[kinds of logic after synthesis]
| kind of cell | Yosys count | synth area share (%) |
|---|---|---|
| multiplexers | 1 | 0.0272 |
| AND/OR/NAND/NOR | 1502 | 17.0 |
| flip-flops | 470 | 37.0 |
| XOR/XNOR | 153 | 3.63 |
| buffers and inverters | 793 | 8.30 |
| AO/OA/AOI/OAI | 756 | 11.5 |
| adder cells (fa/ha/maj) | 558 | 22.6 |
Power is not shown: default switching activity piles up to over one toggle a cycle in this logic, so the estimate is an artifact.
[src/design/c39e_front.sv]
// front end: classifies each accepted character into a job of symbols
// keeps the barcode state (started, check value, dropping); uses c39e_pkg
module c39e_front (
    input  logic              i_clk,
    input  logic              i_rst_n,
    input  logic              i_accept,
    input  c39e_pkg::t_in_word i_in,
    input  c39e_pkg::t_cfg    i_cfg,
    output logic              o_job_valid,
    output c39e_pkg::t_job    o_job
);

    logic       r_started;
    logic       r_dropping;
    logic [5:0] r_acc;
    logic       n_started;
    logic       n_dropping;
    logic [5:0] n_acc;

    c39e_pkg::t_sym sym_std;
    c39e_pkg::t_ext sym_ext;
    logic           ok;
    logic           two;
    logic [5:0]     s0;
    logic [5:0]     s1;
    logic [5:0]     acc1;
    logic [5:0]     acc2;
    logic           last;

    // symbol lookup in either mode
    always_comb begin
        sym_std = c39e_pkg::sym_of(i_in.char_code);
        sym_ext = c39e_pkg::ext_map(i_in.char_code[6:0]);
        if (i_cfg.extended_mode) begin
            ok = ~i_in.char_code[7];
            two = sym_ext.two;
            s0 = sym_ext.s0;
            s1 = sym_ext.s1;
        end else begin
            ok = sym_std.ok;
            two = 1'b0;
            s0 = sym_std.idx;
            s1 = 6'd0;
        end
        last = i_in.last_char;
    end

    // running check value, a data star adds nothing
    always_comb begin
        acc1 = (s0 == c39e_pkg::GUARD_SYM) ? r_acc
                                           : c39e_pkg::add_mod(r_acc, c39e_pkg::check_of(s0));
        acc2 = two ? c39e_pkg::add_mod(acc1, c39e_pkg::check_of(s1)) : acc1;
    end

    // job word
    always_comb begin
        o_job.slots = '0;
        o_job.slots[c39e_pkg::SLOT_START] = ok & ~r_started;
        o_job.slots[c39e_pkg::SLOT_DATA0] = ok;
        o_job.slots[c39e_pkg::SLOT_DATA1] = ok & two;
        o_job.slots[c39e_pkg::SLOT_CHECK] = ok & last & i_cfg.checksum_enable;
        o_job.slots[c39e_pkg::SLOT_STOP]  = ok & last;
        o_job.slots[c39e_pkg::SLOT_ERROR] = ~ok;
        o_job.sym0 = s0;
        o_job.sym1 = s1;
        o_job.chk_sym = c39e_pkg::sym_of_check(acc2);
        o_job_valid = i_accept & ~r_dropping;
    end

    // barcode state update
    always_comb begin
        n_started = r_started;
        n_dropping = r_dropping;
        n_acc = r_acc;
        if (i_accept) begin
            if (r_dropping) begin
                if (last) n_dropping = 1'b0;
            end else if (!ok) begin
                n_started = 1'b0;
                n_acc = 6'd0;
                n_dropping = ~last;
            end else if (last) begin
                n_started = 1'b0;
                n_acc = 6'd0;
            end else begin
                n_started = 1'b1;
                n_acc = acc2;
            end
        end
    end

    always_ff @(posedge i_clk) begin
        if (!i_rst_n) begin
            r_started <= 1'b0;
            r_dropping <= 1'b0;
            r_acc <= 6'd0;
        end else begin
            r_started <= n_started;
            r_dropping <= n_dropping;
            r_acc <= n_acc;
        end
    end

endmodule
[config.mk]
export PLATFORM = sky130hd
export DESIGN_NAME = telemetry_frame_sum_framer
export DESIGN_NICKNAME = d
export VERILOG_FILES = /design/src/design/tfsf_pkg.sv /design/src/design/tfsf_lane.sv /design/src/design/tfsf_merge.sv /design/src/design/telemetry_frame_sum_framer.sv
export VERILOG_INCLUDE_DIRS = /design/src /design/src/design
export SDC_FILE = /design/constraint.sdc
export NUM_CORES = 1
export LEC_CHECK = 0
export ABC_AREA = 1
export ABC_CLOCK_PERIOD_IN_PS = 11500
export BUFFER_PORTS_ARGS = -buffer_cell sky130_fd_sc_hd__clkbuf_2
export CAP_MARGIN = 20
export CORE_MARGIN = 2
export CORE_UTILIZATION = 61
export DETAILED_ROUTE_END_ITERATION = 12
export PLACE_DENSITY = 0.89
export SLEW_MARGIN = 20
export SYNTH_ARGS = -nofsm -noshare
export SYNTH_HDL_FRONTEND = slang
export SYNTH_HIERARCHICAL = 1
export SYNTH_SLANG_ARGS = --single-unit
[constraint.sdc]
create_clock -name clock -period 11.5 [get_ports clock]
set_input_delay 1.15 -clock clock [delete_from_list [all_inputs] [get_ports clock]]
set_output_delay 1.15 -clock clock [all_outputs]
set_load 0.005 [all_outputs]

| Exercise prompt |
Give only the lines from the one holding "share (%) |" through the one holding "558 | 22.6 |", each restated exactly as it appears above.

| Exercise response |
| kind of cell | Yosys count | synth area share (%) |
|---|---|---|
| multiplexers | 1 | 0.0272 |
| AND/OR/NAND/NOR | 1502 | 17.0 |
| flip-flops | 470 | 37.0 |
| XOR/XNOR | 153 | 3.63 |
| buffers and inverters | 793 | 8.30 |
| AO/OA/AOI/OAI | 756 | 11.5 |
| adder cells (fa/ha/maj) | 558 | 22.6 |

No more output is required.